> Task details: From the records below, copy out each line that has the word "fill".

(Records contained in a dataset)

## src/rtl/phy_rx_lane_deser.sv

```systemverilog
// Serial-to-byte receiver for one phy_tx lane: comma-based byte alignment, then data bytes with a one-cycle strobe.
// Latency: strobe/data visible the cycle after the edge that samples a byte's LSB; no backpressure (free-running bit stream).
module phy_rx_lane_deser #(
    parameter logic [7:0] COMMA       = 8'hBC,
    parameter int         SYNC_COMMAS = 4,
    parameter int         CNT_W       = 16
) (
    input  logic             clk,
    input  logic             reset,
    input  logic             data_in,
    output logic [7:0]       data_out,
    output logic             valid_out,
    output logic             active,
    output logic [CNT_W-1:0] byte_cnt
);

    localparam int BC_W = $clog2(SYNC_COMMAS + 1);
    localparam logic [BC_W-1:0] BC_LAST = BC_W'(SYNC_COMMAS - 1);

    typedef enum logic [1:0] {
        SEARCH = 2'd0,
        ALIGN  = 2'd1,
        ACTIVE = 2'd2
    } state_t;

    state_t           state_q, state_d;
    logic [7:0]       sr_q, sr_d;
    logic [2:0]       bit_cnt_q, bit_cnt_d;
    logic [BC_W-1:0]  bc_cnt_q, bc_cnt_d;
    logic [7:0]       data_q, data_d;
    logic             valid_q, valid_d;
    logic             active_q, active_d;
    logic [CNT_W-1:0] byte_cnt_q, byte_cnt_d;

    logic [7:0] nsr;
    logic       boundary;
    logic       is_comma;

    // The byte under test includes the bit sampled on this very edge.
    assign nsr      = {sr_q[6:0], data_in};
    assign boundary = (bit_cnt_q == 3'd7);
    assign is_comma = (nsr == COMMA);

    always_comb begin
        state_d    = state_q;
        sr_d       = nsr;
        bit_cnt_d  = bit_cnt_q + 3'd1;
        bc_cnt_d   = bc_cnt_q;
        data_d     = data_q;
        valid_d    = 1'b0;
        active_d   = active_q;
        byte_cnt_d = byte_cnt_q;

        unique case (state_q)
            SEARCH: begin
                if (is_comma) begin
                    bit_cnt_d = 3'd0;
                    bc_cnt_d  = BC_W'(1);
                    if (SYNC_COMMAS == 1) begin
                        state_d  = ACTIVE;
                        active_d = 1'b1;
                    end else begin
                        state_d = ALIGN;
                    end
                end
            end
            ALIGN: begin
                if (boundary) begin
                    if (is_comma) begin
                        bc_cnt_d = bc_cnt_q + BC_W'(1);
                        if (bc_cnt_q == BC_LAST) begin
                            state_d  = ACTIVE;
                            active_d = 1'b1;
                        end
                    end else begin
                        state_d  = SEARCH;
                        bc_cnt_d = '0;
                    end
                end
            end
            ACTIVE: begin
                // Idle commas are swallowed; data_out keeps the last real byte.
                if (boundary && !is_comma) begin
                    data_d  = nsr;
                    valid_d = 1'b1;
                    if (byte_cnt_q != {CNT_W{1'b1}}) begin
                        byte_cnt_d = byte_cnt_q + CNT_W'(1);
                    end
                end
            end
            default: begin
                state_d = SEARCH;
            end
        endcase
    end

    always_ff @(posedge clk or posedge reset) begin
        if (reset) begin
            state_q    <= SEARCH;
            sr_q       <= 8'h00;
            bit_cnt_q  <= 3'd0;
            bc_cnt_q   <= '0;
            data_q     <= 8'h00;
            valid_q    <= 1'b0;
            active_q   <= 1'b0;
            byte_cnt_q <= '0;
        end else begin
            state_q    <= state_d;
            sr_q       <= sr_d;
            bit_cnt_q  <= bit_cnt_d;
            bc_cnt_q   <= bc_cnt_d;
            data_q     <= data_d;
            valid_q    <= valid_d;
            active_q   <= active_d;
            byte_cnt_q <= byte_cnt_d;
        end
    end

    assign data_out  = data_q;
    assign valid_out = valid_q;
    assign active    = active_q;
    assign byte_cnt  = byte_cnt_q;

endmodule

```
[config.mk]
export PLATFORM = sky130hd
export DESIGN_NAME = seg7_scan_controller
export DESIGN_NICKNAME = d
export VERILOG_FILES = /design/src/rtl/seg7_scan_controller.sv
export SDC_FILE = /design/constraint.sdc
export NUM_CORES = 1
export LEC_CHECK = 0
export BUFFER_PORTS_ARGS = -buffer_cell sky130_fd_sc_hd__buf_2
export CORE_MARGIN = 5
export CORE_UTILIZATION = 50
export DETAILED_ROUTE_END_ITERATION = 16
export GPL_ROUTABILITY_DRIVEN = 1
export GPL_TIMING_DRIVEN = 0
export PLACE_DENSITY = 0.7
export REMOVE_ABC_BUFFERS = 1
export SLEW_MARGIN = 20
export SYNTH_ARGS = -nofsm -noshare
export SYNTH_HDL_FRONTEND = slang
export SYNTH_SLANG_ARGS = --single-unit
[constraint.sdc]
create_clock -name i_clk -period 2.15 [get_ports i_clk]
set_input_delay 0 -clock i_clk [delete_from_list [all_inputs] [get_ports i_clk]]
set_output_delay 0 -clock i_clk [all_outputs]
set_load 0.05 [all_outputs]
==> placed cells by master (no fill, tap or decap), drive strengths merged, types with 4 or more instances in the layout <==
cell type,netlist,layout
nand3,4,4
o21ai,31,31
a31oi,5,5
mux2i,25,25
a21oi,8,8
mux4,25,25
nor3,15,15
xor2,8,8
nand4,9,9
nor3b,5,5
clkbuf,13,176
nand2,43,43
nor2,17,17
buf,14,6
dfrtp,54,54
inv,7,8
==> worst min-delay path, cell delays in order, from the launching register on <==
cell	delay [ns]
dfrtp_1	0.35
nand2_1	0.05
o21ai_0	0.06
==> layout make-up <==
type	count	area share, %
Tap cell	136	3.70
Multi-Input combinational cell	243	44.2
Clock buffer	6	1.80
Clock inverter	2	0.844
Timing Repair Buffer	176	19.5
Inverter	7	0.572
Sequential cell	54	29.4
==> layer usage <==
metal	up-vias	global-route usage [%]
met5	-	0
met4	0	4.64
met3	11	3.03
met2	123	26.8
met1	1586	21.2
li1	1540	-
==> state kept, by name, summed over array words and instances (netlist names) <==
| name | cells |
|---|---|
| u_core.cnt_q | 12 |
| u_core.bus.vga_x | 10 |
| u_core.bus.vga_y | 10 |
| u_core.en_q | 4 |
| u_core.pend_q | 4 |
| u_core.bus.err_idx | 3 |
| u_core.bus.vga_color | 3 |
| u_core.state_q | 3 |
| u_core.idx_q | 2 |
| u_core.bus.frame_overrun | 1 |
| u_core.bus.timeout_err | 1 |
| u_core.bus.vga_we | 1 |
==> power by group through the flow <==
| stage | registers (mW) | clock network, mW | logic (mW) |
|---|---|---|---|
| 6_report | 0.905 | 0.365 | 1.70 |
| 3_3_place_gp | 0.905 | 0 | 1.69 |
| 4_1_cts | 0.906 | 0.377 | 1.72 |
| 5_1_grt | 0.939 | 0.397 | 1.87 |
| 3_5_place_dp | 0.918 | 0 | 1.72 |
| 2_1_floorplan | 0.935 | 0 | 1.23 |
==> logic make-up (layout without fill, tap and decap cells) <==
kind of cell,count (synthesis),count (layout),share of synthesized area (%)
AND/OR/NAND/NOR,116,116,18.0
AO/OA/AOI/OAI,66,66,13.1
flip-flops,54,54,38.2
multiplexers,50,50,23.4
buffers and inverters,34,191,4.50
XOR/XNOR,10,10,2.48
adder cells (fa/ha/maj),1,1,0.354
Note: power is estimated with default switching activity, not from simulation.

> Response area:
==> placed cells by master (no fill, tap or decap), drive strengths merged, types with 4 or more instances in the layout <==
==> logic make-up (layout without fill, tap and decap cells) <==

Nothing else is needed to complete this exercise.